[Collected data entries]
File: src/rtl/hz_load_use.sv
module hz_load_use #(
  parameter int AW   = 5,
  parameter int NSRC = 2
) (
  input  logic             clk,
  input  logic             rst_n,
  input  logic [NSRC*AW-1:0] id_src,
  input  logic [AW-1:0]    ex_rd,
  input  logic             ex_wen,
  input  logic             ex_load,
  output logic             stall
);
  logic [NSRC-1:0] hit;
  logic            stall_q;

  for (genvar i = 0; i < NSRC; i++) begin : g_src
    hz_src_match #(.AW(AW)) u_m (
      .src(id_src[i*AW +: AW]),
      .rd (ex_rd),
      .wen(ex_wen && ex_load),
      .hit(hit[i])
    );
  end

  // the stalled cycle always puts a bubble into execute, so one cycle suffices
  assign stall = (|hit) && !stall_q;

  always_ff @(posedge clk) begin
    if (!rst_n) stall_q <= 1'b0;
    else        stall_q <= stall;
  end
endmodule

* * *

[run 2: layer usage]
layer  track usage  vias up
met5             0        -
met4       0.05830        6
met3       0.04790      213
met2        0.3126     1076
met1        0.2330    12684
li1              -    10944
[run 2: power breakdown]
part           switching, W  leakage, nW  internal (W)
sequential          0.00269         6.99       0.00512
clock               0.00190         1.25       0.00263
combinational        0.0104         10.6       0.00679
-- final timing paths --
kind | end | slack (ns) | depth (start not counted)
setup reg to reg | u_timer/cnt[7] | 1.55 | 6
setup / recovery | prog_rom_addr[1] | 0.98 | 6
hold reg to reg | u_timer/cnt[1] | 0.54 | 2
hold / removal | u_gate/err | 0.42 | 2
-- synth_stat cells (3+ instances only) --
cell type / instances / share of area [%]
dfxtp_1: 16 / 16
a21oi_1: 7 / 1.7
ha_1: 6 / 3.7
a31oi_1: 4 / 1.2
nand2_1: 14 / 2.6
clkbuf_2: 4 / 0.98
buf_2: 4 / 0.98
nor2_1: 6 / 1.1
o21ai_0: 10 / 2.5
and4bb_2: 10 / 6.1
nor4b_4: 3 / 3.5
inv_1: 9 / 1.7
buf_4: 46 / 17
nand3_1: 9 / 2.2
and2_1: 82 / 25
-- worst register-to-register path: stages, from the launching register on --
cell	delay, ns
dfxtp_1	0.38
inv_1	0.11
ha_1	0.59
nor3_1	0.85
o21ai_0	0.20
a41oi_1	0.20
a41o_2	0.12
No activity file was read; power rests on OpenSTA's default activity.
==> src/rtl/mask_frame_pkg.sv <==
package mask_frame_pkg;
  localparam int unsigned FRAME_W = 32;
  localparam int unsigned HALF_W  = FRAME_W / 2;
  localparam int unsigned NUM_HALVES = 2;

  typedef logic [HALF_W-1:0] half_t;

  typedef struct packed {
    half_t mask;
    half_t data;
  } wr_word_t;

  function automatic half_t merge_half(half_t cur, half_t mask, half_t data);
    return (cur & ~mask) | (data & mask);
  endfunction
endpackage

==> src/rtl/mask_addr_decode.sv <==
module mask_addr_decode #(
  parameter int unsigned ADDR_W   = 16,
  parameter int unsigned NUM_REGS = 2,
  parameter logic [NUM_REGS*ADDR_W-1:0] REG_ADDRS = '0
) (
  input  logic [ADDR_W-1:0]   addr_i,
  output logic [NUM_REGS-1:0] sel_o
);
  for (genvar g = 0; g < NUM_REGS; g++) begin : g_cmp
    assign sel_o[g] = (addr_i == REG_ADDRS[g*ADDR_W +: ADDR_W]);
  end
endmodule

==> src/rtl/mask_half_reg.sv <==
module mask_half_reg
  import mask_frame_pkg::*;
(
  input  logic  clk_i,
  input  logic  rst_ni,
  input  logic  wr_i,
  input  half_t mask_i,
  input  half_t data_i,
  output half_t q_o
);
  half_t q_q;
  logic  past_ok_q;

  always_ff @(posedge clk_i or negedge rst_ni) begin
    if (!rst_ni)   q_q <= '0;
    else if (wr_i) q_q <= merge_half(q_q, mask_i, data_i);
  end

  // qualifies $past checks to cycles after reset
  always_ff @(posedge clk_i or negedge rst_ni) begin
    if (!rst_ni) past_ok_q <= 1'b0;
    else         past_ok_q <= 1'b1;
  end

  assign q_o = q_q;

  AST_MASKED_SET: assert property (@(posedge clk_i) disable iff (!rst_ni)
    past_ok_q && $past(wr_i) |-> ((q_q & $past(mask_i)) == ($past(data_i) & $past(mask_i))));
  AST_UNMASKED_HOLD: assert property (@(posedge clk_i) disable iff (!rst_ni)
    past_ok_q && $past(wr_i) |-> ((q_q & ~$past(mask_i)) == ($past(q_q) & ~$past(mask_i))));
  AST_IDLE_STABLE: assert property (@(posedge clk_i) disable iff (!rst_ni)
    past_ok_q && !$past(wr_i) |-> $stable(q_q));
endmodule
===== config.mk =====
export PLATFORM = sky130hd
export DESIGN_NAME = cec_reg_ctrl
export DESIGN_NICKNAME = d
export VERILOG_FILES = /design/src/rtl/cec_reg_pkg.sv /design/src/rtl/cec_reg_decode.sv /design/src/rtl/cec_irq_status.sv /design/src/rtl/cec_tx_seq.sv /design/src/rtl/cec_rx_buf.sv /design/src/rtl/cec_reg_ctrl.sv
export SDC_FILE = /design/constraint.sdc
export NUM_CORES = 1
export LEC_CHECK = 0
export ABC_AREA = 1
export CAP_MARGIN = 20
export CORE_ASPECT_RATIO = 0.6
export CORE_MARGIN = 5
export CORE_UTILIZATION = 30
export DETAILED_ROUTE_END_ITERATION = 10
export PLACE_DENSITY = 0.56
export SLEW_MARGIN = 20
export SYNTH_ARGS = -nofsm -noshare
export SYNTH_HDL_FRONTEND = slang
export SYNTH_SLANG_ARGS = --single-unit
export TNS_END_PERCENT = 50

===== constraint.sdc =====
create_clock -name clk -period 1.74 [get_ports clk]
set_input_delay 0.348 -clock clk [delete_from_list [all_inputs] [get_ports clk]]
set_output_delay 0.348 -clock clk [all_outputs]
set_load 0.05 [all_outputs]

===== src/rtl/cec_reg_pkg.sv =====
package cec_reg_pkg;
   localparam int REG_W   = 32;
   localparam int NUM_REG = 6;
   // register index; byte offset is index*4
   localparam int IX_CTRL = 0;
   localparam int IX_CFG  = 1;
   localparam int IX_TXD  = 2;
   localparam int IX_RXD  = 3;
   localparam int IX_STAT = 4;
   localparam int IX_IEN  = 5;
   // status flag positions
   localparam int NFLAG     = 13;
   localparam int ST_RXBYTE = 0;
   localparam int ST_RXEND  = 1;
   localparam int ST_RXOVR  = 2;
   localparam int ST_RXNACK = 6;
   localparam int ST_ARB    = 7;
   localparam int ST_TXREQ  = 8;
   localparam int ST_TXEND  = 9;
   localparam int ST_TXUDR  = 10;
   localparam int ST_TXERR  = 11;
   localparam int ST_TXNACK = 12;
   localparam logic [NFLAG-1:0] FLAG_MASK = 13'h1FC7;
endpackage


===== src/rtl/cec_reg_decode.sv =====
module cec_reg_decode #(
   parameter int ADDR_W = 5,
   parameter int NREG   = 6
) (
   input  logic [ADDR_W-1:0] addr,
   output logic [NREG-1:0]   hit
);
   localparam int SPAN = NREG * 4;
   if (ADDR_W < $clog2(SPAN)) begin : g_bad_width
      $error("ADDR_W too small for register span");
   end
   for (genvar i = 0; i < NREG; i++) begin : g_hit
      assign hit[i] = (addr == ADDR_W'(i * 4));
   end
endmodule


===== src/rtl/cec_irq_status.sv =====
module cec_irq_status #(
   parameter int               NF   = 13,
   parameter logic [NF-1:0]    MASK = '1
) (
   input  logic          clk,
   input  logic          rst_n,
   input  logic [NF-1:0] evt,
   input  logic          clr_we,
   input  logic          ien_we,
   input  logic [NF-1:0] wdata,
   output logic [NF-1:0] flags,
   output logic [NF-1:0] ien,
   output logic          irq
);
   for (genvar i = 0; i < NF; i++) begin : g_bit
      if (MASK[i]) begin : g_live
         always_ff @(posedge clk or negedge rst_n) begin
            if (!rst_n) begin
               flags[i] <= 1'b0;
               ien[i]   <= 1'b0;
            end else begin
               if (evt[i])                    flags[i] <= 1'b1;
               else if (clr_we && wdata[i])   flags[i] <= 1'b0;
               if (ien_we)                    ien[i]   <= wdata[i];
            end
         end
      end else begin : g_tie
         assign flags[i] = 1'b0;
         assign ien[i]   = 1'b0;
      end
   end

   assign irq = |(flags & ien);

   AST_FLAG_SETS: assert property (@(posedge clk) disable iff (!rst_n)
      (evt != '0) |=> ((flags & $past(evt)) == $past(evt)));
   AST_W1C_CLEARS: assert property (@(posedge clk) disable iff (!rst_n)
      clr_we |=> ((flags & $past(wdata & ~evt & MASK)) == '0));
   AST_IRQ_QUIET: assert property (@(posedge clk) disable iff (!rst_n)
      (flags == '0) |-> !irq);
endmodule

→ Task goal: Copy out every line of the data where the word "instances" occurs.

→ Exercise solution:
-- synth_stat cells (3+ instances only) --
cell type / instances / share of area [%]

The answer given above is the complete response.